Actually, there are more than 90 people who invested in shares of the limited liability corporation.

The facility was initially managed by a five-member board that included Bird, Jon Donaldson, Allen Ervin, Scott Moyers, and Steve Rogers.

Rogers served as board chair in 2014. “Anything is possible with enough imagination,” he said then. “It’s wonderful what people can accomplish when they come together. The ag center is the perfect example of several communities’ dreams coming to fruition.”

In 2011, when Ervin was interviewed about the project, he said, “This is a pretty big deal. It was questionable. I think we all had questions when things first started, but then it just took off … I’ve been on the board for only a year, but some of these folks have been doing this for seven years. They’ve given a lot of time and energy to it … just goes to show there are a lot of people who really believe in Highland County.”

Five years later, as Ervin steps down as chair, he reflected on the challenges, accomplishments and opportunities of Alleghany Meats.

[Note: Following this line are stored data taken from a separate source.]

## src/rtl/cfg_bus_pkg.sv

```systemverilog
package cfg_bus_pkg;
  localparam int AW = 6;
  localparam int DW = 8;
  localparam int HW = 2 + AW;
  localparam int FW = HW + DW;

  localparam logic [FW-1:0] CODE_ENTER = 16'h8D00;
  localparam logic [FW-1:0] CODE_EXIT  = 16'h8D02;
  localparam logic [FW-1:0] CODE_SRST  = 16'hBD01;

  typedef struct packed {
    logic          mark;
    logic          rd;
    logic [AW-1:0] addr;
    logic [DW-1:0] data;
  } frame_t;
endpackage

```

## src/rtl/cfg_bus_sync.sv

```systemverilog
module cfg_bus_sync #(
  parameter int W      = 2,
  parameter int STAGES = 2
) (
  input  logic         clk_i,
  input  logic         rst_ni,
  input  logic [W-1:0] d_i,
  output logic [W-1:0] q_o
);
  logic [W-1:0] q [STAGES];

  always_ff @(posedge clk_i or negedge rst_ni) begin
    if (!rst_ni) begin
      for (int i = 0; i < STAGES; i++) q[i] <= '0;
    end else begin
      q[0] <= d_i;
      for (int i = 1; i < STAGES; i++) q[i] <= q[i-1];
    end
  end

  assign q_o = q[STAGES-1];
endmodule

```

## src/rtl/cfg_bus_framer.sv

```systemverilog
module cfg_bus_framer
  import cfg_bus_pkg::*;
#(
  parameter int PRE_LEN = 32
) (
  input  logic          clk_i,
  input  logic          rst_ni,
  input  logic          sclk_i,
  input  logic          sdat_i,
  input  logic          keep_i,
  output logic          bit_stb_o,
  output logic          hdr_vld_o,
  output logic [HW-2:0] hdr_o,
  output logic          frame_vld_o,
  output frame_t        frame_o
);
  localparam int CW = $clog2(FW);
  localparam int ZW = $clog2(PRE_LEN + 1);

  logic          sclk_q;
  logic          aligned;
  logic [CW-1:0] bit_cnt;
  logic [ZW-1:0] zero_cnt;
  logic [FW-2:0] shreg;

  assign bit_stb_o = sclk_q & ~sclk_i;

  always_ff @(posedge clk_i or negedge rst_ni) begin
    if (!rst_ni) begin
      sclk_q      <= 1'b0;
      aligned     <= 1'b0;
      bit_cnt     <= '0;
      zero_cnt    <= '0;
      shreg       <= '0;
      hdr_vld_o   <= 1'b0;
      hdr_o       <= '0;
      frame_vld_o <= 1'b0;
      frame_o     <= '0;
    end else begin
      sclk_q      <= sclk_i;
      hdr_vld_o   <= 1'b0;
      frame_vld_o <= 1'b0;
      if (bit_stb_o) begin
        if (!aligned) begin
          if (!sdat_i) begin
            if (zero_cnt != ZW'(PRE_LEN)) zero_cnt <= zero_cnt + 1'b1;
          end else begin
            zero_cnt <= '0;
            if (zero_cnt == ZW'(PRE_LEN)) begin
              aligned <= 1'b1;
              bit_cnt <= CW'(1);
              shreg   <= FW'(1);
            end
          end
        end else if (bit_cnt == '0 && !sdat_i) begin
          // marker missing: drop frame, this zero opens a new low run
          aligned  <= 1'b0;
          zero_cnt <= ZW'(1);
        end else begin
          shreg   <= {shreg[FW-3:0], sdat_i};
          bit_cnt <= bit_cnt + 1'b1;
          if (bit_cnt == CW'(HW - 1)) begin
            hdr_vld_o <= 1'b1;
            hdr_o     <= {shreg[HW-3:0], sdat_i};
          end
          if (bit_cnt == CW'(FW - 1)) begin
            frame_vld_o <= 1'b1;
            frame_o     <= {shreg, sdat_i};
            bit_cnt     <= '0;
          end
        end
      end else if (frame_vld_o && !keep_i) begin
        aligned  <= 1'b0;
        zero_cnt <= '0;
      end
    end
  end
endmodule

```

## src/rtl/cfg_bus_cmd.sv

```systemverilog
module cfg_bus_cmd
  import cfg_bus_pkg::*;
(
  input  logic          clk_i,
  input  logic          rst_ni,
  input  logic          bit_stb_i,
  input  logic          hdr_vld_i,
  input  logic [HW-2:0] hdr_i,
  input  logic          frame_vld_i,
  input  frame_t        frame_i,
  input  logic [DW-1:0] rdata_i,
  output logic          keep_o,
  output logic          cfg_mode_o,
  output logic          we_o,
  output logic [AW-1:0] waddr_o,
  output logic [DW-1:0] wdata_o,
  output logic [AW-1:0] raddr_o,
  output logic          dat_o,
  output logic          oe_o,
  output logic          soft_o
);
  logic          magic;
  logic          cfg_d;
  logic          rd_pend;
  logic [DW-1:0] out_sr;

  always_comb begin
    magic = (frame_i == CODE_ENTER) || (frame_i == CODE_EXIT) ||
            (frame_i == CODE_SRST);
    cfg_d = cfg_mode_o;
    if (frame_vld_i) begin
      if (frame_i == CODE_ENTER)                    cfg_d = 1'b1;
      else if (cfg_mode_o && frame_i == CODE_EXIT)  cfg_d = 1'b0;
    end
  end

  assign keep_o = cfg_d;
  assign dat_o  = out_sr[DW-1];

  always_ff @(posedge clk_i or negedge rst_ni) begin
    if (!rst_ni) begin
      cfg_mode_o <= 1'b0;
      we_o       <= 1'b0;
      waddr_o    <= '0;
      wdata_o    <= '0;
      raddr_o    <= '0;
      soft_o     <= 1'b0;
      rd_pend    <= 1'b0;
      out_sr     <= '0;
      oe_o       <= 1'b0;
    end else begin
      cfg_mode_o <= cfg_d;
      we_o       <= 1'b0;
      soft_o     <= 1'b0;
      rd_pend    <= 1'b0;
      if (hdr_vld_i && hdr_i[HW-2] && cfg_mode_o) begin
        raddr_o <= hdr_i[AW-1:0];
        rd_pend <= 1'b1;
      end
      if (rd_pend) begin
        out_sr <= rdata_i;
        oe_o   <= 1'b1;
      end else if (bit_stb_i && oe_o) begin
        out_sr <= {out_sr[DW-2:0], 1'b0};
      end
      if (frame_vld_i) begin
        oe_o   <= 1'b0;
        soft_o <= (frame_i == CODE_SRST);
        if (cfg_mode_o && !frame_i.rd && !magic) begin
          we_o    <= 1'b1;
          waddr_o <= frame_i.addr;
          wdata_o <= frame_i.data;
        end
      end
    end
  end
endmodule

```

## src/rtl/cfg_bus_slave.sv

```systemverilog
module cfg_bus_slave
  import cfg_bus_pkg::*;
#(
  parameter int PRE_LEN     = 32,
  parameter int SYNC_STAGES = 2
) (
  input  logic          clk_i,
  input  logic          rst_ni,
  input  logic          bus_clk_i,
  input  logic          bus_dat_i,
  output logic          bus_dat_o,
  output logic          bus_dat_oe_o,
  output logic          reg_we_o,
  output logic [AW-1:0] reg_waddr_o,
  output logic [DW-1:0] reg_wdata_o,
  output logic [AW-1:0] reg_raddr_o,
  input  logic [DW-1:0] reg_rdata_i,
  output logic          cfg_mode_o,
  output logic          soft_rst_o
);
  logic [1:0]    sync_q;
  logic          bit_stb, hdr_vld, frame_vld, keep;
  logic [HW-2:0] hdr;
  frame_t        frame;

  cfg_bus_sync #(.W(2), .STAGES(SYNC_STAGES)) i_sync (
    .clk_i  (clk_i),
    .rst_ni (rst_ni),
    .d_i    ({bus_clk_i, bus_dat_i}),
    .q_o    (sync_q)
  );

  cfg_bus_framer #(.PRE_LEN(PRE_LEN)) i_framer (
    .clk_i       (clk_i),
    .rst_ni      (rst_ni),
    .sclk_i      (sync_q[1]),
    .sdat_i      (sync_q[0]),
    .keep_i      (keep),
    .bit_stb_o   (bit_stb),
    .hdr_vld_o   (hdr_vld),
    .hdr_o       (hdr),
    .frame_vld_o (frame_vld),
    .frame_o     (frame)
  );

  cfg_bus_cmd i_cmd (
    .clk_i       (clk_i),
    .rst_ni      (rst_ni),
    .bit_stb_i   (bit_stb),
    .hdr_vld_i   (hdr_vld),
    .hdr_i       (hdr),
    .frame_vld_i (frame_vld),
    .frame_i     (frame),
    .rdata_i     (reg_rdata_i),
    .keep_o      (keep),
    .cfg_mode_o  (cfg_mode_o),
    .we_o        (reg_we_o),
    .waddr_o     (reg_waddr_o),
    .wdata_o     (reg_wdata_o),
    .raddr_o     (reg_raddr_o),
    .dat_o       (bus_dat_o),
    .oe_o        (bus_dat_oe_o),
    .soft_o      (soft_rst_o)
  );
endmodule

```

“Probably the most difficult challenge the company has faced is the continuing cash flow short fall. The low-interest rate loan from USDA requires a payment of over $64,000 annually, which is extremely difficult for a startup company to pay. The board of managers decided to sell more stock in order to pay down the debt and ensure the company would be financially solid for the years to come,” he explained. “As the board members approach people in our community to invest in the company, we are so pleased with the positive attitude toward the company and the willingness of everyone to support the Alleghany Highlands Agricultural Center.”

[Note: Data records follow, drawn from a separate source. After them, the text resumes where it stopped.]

`config.mk`:
```
export PLATFORM = sky130hd
export DESIGN_NAME = rot_irq_ctrl
export DESIGN_NICKNAME = d
export VERILOG_FILES = /design/src/rtl/ric_pkg.sv /design/src/rtl/ric_req_capture.sv /design/src/rtl/ric_resolver.sv /design/src/rtl/ric_ctrl.sv /design/src/rtl/rot_irq_ctrl.sv
export SDC_FILE = /design/constraint.sdc
export NUM_CORES = 1
export LEC_CHECK = 0
export BUFFER_PORTS_ARGS = -buffer_cell sky130_fd_sc_hd__buf_2
export CORE_UTILIZATION = 60
export DETAILED_ROUTE_END_ITERATION = 6
export GPL_ROUTABILITY_DRIVEN = 0
export PLACE_DENSITY = 0.83
export SYNTH_ARGS = -nofsm -noshare
export SYNTH_HDL_FRONTEND = slang
export SYNTH_SLANG_ARGS = --single-unit
```
`constraint.sdc`:
```
create_clock -name clk -period 9.7 [get_ports clk]
set_clock_uncertainty 0.2 [all_clocks]
set_input_delay 1.455 -clock clk [delete_from_list [all_inputs] [get_ports clk]]
set_output_delay 1.455 -clock clk [all_outputs]
set_load 0.05 [all_outputs]
```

Ervin praised the facility’s staff. “Not everyone is the type of person to work in a slaughter facility,” he said. “It has taken time to find the right people, train them, and develop a team that is knowledgeable and efficient. We have been working on this since we opened. Now we are pleased with the stability and the quality of our present employees.

“With a state-of-the-art facility, an excellent work force, a financially secure company, and a marketing/sales force working through The Highland Center, one has to be excited about the future of the Alleghany Highlands Agricultural Center,” he added.

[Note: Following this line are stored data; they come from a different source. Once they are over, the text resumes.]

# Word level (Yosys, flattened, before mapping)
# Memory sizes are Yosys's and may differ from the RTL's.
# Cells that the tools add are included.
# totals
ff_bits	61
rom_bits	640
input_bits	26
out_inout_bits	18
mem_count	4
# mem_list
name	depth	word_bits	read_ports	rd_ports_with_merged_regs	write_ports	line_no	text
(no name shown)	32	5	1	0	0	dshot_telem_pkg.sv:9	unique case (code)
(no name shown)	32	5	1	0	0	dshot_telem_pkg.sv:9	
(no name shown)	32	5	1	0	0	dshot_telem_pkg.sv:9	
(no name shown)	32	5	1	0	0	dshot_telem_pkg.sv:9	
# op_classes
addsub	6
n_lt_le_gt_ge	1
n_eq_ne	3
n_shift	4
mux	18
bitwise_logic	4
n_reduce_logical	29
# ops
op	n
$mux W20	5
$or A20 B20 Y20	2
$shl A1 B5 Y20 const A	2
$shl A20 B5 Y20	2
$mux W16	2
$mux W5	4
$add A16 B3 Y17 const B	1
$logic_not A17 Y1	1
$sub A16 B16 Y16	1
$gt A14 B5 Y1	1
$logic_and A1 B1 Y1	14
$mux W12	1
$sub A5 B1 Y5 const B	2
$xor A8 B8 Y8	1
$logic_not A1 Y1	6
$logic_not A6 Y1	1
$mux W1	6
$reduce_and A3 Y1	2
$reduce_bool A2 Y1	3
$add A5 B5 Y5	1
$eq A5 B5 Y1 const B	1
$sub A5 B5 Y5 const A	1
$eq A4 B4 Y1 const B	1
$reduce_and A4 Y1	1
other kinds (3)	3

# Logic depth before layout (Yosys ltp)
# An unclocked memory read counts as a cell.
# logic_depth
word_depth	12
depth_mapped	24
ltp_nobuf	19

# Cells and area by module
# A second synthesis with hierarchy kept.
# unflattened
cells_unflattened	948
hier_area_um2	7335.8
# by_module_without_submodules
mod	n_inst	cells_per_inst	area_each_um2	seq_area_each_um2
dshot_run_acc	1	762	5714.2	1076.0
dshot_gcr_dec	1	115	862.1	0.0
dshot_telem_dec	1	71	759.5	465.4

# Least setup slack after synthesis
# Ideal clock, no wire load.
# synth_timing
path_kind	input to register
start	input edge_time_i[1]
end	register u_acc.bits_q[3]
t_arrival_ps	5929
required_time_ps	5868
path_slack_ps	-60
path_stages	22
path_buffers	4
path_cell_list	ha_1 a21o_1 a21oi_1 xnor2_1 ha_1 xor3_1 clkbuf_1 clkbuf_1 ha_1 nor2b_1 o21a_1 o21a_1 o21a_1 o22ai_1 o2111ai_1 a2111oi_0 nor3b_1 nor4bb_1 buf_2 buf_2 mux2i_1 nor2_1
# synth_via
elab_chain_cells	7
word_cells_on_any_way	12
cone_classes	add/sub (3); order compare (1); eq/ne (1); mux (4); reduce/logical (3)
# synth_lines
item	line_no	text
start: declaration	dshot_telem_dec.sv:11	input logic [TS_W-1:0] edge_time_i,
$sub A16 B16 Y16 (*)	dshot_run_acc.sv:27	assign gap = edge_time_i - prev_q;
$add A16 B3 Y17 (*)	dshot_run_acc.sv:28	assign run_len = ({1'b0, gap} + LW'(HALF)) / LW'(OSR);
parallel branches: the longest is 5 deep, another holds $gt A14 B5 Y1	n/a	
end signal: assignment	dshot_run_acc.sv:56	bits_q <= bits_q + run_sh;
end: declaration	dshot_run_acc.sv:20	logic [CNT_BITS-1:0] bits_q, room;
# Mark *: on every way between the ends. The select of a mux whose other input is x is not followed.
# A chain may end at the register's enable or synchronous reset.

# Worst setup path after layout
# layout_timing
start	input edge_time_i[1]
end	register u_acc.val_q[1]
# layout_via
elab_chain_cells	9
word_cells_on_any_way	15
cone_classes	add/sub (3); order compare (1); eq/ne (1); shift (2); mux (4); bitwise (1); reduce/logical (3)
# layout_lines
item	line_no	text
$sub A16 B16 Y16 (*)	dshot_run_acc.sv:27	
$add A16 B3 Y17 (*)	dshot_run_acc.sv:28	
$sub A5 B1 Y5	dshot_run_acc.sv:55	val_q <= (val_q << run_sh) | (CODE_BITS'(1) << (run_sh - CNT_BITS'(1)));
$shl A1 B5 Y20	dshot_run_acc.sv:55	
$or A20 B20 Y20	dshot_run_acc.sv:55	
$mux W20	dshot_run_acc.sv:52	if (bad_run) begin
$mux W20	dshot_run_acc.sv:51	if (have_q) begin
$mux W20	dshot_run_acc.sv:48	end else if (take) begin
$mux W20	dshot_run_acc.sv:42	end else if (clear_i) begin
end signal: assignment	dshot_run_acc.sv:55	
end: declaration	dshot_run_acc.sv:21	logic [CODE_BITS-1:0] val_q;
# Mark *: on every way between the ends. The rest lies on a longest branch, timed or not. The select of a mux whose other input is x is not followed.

Incoming board chair Caroline Smith also praised the previous board’s work. “I think the biggest challenge was the amount of effort required to start a big, completely new business in this area. Thankfully, the first board members jumped in with both feet and did whatever was necessary. The community owes them a great debt,” she said. “In order to ensure Alleghany Meat’s financial future, we need to find new customers to process animals and, even more important, keep the customers we have pleased with our services.”

Alleghany Meats was established as a result of a long-term community project in cooperation with The Highland Center. Financing was made possible in part by a $480,000 loan from USDA-Rural Development in partnership with Highland Telephone Cooperative.